## Task requirements
Where does the word "instances" occur in the entries below? Copy every line that has it.

## Records from a data collection
§

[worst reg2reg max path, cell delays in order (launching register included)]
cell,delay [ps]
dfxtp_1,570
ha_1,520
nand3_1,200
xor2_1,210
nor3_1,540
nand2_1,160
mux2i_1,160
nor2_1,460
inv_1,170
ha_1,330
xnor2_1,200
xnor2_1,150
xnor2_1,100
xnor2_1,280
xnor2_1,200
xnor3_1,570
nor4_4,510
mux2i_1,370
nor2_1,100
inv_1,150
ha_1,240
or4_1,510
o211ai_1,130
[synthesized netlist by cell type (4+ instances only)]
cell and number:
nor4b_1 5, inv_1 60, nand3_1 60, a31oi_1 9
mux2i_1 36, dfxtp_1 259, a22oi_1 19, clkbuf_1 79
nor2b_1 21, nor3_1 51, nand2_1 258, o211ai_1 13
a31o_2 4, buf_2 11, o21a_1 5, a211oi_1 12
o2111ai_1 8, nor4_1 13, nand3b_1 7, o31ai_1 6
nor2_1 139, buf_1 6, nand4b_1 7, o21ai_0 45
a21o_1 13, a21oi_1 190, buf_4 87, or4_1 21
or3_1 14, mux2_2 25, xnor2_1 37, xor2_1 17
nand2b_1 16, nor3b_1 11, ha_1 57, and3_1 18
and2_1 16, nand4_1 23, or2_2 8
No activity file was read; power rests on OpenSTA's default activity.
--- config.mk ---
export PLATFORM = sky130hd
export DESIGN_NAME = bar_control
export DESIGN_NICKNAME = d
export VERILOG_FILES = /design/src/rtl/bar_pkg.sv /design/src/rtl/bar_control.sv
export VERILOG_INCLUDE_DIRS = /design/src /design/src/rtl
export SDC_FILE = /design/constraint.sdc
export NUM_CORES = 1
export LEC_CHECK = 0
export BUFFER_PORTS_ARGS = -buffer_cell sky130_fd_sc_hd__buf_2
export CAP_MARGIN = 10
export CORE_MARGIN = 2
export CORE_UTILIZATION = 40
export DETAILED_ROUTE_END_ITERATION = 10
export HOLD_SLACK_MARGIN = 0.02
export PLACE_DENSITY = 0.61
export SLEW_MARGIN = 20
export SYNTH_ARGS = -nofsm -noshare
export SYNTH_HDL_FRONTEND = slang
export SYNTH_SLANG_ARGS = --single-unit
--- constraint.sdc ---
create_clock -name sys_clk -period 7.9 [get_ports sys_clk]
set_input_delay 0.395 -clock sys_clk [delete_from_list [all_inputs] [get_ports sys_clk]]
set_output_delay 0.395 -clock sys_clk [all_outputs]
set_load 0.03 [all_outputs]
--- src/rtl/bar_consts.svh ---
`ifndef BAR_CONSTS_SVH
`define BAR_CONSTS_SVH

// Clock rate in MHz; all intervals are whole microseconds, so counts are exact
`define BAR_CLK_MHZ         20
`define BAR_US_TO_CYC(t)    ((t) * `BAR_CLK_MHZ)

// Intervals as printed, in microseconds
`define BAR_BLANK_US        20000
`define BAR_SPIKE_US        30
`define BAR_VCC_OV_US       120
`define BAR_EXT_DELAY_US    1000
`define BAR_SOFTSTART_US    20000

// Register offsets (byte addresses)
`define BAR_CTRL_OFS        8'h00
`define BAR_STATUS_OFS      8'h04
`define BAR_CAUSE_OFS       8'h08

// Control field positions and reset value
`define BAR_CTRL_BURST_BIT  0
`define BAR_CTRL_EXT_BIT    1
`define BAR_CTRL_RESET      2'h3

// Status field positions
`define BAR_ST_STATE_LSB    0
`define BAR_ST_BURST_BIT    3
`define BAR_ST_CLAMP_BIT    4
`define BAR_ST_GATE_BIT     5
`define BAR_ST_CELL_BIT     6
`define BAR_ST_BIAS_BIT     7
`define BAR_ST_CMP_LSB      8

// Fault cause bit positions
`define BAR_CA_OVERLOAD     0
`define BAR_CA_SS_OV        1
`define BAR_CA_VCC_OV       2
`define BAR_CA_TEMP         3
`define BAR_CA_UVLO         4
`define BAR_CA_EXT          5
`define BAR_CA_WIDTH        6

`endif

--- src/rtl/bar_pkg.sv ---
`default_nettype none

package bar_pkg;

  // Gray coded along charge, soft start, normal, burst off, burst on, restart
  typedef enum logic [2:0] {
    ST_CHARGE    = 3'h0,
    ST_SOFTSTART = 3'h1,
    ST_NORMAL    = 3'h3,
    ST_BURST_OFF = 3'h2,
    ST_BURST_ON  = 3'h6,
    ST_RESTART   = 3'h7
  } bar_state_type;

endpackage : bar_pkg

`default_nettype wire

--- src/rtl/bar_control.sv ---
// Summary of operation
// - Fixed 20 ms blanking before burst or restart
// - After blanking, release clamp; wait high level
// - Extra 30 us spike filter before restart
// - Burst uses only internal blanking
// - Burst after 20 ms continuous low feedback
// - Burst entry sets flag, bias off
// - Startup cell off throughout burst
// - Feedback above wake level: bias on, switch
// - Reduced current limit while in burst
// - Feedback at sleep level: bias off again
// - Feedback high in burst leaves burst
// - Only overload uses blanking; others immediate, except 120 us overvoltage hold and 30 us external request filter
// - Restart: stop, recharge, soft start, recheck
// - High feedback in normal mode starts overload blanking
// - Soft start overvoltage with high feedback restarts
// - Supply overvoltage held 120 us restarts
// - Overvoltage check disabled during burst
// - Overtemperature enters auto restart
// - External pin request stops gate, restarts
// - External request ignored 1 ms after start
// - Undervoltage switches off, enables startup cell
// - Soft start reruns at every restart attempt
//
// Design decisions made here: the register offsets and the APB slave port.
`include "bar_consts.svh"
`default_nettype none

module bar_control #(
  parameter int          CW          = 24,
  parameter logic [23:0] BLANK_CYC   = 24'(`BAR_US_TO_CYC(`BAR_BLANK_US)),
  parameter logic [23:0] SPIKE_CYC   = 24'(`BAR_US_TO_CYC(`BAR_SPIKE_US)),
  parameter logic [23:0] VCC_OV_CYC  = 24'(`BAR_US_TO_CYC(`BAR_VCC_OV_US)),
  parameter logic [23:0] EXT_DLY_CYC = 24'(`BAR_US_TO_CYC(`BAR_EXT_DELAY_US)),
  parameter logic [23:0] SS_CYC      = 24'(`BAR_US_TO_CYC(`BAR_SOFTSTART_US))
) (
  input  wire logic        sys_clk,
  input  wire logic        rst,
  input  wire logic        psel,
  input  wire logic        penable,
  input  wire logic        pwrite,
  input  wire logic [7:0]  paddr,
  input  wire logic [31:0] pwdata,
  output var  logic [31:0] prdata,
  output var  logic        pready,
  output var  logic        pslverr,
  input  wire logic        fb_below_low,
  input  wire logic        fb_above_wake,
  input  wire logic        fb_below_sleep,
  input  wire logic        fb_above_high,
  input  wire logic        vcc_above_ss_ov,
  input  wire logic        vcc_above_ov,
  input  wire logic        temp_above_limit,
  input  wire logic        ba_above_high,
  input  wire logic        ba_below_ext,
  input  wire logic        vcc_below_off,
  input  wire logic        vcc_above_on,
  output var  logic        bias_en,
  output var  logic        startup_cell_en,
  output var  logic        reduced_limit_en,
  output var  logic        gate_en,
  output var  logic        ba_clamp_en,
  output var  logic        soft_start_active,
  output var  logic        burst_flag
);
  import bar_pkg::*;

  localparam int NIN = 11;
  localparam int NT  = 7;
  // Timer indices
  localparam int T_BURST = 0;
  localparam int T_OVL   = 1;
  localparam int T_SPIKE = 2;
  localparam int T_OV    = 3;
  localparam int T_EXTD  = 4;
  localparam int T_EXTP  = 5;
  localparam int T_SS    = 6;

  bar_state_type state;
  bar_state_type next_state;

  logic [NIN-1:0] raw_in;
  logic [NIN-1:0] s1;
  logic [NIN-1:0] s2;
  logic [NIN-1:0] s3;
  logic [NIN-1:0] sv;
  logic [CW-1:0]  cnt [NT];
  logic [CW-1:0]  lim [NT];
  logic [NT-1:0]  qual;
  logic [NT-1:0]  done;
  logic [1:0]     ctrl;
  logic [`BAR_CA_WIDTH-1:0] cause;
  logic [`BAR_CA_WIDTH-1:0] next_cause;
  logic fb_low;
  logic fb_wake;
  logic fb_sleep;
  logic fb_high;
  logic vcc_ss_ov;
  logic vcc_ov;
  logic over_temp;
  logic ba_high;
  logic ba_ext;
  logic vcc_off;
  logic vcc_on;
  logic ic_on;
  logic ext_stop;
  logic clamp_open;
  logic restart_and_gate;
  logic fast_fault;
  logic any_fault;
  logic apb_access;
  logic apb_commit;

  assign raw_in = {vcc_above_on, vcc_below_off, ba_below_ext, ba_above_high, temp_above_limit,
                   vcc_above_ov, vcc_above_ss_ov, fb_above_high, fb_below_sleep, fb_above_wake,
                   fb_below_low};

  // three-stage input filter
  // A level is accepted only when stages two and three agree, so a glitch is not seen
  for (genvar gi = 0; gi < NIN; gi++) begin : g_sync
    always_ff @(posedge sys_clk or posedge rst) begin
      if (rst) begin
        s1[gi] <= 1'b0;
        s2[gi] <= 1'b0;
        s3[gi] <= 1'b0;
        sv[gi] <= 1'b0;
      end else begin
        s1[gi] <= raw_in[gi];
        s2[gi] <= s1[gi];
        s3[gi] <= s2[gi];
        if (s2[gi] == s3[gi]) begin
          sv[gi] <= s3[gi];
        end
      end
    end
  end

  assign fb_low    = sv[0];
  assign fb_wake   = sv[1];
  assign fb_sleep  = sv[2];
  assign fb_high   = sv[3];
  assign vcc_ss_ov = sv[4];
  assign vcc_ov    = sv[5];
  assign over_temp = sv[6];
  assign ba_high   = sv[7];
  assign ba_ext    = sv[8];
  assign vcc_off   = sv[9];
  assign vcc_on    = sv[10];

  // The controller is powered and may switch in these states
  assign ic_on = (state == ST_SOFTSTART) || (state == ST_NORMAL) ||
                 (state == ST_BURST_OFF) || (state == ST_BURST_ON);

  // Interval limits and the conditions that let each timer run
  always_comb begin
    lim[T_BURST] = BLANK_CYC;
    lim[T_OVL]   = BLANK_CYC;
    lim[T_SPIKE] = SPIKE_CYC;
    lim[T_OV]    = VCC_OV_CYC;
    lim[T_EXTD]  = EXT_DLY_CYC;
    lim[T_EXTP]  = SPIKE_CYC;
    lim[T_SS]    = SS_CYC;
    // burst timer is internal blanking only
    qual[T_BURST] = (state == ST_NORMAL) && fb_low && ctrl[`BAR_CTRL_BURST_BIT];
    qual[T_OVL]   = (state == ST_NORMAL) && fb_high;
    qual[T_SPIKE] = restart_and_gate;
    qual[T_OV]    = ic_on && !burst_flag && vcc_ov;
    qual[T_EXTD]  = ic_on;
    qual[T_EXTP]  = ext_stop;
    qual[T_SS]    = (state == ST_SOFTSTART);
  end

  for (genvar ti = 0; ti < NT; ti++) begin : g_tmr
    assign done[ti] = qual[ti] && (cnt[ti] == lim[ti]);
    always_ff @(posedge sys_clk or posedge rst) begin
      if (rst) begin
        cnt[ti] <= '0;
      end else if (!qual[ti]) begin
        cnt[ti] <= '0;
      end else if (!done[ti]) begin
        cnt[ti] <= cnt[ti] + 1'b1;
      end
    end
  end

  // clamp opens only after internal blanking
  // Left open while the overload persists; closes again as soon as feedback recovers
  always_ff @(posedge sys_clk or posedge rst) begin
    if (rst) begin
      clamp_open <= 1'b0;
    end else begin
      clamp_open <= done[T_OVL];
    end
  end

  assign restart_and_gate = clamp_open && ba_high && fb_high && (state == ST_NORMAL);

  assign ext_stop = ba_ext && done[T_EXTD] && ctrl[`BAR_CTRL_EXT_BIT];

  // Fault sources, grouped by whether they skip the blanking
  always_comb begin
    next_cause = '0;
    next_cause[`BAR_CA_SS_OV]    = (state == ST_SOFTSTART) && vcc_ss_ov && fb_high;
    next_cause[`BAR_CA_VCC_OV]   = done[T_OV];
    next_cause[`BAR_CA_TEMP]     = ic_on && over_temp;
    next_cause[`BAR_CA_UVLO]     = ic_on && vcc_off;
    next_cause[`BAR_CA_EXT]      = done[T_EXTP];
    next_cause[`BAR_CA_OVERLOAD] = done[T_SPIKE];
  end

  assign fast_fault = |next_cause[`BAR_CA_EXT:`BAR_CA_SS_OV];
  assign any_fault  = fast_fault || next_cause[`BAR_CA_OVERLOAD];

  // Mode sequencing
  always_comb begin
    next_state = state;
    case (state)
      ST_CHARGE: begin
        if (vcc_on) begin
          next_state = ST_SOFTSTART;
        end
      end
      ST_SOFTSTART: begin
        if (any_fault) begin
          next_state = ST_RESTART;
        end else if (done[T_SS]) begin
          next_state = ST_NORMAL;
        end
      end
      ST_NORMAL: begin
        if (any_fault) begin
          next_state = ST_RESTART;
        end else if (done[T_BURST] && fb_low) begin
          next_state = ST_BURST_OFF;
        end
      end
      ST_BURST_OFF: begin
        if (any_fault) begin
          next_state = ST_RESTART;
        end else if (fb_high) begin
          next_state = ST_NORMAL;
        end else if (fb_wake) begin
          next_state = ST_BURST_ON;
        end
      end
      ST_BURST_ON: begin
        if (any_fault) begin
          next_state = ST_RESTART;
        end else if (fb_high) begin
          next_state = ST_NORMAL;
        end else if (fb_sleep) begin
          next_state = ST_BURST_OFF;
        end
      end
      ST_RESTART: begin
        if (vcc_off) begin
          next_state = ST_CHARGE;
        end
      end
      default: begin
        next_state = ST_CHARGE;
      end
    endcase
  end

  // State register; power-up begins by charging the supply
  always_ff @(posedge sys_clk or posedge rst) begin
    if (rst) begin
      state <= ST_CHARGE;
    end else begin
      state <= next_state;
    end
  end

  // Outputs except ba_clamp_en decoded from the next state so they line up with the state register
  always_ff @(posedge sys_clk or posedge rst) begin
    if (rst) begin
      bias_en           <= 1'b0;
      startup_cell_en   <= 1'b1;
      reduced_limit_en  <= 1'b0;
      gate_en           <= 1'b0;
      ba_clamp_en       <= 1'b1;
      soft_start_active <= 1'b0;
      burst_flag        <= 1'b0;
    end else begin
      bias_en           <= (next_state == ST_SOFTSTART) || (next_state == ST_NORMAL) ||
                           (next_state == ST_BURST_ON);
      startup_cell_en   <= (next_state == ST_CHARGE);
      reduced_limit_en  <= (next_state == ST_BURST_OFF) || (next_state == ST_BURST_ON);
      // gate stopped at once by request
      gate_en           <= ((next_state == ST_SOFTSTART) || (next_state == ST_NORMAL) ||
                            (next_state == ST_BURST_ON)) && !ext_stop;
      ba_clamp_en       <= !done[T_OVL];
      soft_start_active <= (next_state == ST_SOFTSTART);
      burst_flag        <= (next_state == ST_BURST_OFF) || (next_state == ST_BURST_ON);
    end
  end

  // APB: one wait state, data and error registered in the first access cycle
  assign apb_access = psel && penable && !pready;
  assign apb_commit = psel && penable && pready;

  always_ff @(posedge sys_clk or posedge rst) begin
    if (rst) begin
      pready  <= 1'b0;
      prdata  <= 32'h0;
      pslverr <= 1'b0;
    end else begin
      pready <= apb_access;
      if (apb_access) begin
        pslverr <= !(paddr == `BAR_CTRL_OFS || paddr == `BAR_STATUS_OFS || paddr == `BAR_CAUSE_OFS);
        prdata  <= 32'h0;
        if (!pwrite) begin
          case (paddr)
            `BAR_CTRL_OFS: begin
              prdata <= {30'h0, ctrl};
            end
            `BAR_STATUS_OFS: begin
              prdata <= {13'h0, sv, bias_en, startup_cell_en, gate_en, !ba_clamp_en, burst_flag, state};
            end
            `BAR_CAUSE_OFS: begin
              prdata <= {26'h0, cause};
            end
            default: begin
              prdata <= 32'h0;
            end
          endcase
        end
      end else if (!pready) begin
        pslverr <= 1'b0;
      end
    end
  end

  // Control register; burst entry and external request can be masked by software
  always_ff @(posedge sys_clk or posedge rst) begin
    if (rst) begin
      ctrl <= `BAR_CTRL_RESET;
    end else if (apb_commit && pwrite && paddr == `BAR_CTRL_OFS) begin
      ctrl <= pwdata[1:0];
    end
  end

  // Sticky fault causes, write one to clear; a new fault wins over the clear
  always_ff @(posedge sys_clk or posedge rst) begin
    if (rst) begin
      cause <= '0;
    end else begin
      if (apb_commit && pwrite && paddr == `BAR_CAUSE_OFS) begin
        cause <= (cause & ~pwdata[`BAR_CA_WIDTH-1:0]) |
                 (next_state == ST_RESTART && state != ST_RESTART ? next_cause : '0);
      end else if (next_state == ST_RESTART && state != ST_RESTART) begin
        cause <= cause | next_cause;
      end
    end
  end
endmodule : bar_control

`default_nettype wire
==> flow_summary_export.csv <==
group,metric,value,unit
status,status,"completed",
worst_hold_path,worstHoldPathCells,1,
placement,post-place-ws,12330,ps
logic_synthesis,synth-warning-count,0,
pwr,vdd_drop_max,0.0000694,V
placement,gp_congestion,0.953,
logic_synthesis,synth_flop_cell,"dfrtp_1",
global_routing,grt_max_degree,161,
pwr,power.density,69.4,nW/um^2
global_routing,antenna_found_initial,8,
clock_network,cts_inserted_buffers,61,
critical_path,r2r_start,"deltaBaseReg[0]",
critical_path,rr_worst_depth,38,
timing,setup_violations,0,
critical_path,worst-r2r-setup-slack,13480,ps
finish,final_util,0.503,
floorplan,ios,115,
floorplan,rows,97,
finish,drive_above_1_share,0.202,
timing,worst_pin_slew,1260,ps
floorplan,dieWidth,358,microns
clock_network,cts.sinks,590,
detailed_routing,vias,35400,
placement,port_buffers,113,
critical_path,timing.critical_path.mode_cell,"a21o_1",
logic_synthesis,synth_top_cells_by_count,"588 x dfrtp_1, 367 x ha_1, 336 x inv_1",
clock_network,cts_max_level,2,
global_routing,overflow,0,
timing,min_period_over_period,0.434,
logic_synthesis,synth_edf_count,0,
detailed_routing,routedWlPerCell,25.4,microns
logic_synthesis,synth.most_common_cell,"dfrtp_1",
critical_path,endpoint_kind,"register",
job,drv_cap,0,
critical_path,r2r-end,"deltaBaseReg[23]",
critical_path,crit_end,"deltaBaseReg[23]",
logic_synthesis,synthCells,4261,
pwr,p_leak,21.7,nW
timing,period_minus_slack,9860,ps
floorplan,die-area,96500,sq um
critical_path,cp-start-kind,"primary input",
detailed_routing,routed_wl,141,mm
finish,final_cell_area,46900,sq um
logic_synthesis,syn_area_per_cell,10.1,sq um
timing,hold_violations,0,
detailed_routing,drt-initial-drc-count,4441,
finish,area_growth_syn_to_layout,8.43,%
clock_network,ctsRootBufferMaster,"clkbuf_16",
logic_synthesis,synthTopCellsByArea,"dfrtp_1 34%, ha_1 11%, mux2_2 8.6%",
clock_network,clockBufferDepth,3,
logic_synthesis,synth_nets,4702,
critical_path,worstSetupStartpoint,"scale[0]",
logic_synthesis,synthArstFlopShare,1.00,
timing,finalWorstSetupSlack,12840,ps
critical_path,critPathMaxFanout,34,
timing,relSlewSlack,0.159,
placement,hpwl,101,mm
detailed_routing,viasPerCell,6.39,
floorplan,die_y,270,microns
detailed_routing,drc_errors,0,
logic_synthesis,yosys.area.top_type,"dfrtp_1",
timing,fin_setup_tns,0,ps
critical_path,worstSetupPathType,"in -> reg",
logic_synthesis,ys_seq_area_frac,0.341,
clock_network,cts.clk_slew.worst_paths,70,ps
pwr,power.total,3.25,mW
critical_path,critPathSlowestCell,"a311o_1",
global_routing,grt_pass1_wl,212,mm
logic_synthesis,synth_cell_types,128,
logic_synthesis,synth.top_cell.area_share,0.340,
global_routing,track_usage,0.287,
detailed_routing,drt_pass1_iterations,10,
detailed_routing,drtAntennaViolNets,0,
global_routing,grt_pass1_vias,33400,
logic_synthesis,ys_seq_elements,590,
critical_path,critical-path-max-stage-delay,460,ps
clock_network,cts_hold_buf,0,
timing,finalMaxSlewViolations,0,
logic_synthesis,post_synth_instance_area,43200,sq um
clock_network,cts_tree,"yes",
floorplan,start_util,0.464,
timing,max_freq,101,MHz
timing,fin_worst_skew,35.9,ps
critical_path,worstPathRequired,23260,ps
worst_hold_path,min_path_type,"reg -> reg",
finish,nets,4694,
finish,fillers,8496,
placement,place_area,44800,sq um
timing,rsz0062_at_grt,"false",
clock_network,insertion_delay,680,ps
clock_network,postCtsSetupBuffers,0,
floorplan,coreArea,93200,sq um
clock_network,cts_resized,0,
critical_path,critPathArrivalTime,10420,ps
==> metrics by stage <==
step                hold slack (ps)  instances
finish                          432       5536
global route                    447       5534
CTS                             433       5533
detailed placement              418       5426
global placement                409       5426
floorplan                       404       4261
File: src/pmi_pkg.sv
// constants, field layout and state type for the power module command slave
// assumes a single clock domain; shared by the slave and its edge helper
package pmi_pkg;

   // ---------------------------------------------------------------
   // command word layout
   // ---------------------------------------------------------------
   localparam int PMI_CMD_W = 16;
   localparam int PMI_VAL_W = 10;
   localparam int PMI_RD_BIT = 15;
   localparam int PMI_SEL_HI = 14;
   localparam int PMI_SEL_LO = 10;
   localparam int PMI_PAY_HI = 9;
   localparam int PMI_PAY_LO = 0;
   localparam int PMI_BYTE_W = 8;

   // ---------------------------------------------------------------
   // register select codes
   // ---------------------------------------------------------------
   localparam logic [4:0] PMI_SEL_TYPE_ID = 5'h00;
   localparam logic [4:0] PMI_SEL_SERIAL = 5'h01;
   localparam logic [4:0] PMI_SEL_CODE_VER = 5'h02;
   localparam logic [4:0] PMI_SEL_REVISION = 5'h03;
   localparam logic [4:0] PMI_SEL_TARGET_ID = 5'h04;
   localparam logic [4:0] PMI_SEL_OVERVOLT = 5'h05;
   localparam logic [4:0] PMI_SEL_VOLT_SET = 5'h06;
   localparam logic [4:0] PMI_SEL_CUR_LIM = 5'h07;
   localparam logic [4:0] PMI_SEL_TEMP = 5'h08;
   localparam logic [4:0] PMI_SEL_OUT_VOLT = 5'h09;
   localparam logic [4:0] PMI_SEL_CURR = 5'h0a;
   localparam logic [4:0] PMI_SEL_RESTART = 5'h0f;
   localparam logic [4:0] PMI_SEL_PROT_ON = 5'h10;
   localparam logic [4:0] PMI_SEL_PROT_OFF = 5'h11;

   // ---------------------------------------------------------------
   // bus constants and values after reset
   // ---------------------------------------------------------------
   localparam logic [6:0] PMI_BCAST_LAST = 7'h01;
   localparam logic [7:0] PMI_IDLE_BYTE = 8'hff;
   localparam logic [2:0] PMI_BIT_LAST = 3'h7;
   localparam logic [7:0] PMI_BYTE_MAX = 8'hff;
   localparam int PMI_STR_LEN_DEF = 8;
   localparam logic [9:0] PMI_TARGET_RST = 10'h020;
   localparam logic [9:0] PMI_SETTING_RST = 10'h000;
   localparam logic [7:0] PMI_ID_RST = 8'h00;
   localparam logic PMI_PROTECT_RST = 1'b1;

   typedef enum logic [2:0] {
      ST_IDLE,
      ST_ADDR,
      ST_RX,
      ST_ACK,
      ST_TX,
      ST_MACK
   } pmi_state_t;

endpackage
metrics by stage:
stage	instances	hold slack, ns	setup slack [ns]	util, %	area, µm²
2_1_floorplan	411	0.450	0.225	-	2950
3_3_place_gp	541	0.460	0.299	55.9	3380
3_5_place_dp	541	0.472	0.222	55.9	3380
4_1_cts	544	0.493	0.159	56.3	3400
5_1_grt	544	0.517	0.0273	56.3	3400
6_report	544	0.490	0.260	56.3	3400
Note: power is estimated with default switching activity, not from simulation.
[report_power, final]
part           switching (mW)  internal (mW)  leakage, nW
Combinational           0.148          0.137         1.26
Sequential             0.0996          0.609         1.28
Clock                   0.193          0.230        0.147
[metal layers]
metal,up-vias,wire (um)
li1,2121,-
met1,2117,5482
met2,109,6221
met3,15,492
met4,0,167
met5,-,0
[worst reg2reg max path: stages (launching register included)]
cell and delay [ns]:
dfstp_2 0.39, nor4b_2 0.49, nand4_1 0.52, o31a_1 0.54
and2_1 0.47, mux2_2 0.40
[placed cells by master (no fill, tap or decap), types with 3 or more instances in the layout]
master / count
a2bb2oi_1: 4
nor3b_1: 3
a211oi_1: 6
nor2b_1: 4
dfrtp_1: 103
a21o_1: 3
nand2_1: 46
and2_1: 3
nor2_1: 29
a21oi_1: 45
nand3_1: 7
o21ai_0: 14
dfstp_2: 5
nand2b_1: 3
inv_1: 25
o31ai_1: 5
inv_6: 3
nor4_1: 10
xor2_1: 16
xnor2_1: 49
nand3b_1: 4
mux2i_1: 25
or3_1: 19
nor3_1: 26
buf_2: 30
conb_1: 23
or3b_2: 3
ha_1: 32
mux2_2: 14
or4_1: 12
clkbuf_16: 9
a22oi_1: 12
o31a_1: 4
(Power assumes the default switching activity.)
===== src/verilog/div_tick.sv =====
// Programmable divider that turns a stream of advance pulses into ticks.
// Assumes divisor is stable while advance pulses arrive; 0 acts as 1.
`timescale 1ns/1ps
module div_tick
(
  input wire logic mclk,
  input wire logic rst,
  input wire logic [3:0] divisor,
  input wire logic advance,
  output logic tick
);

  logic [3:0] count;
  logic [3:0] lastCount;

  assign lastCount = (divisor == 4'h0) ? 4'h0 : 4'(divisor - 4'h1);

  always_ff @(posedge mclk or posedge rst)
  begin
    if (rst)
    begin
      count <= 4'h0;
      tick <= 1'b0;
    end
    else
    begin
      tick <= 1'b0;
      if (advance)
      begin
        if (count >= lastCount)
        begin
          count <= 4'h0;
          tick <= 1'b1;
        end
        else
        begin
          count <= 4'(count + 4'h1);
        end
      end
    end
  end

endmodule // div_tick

§

## Exercise response
[synthesized netlist by cell type (4+ instances only)]
step                hold slack (ps)  instances
stage	instances	hold slack, ns	setup slack [ns]	util, %	area, µm²
[placed cells by master (no fill, tap or decap), types with 3 or more instances in the layout]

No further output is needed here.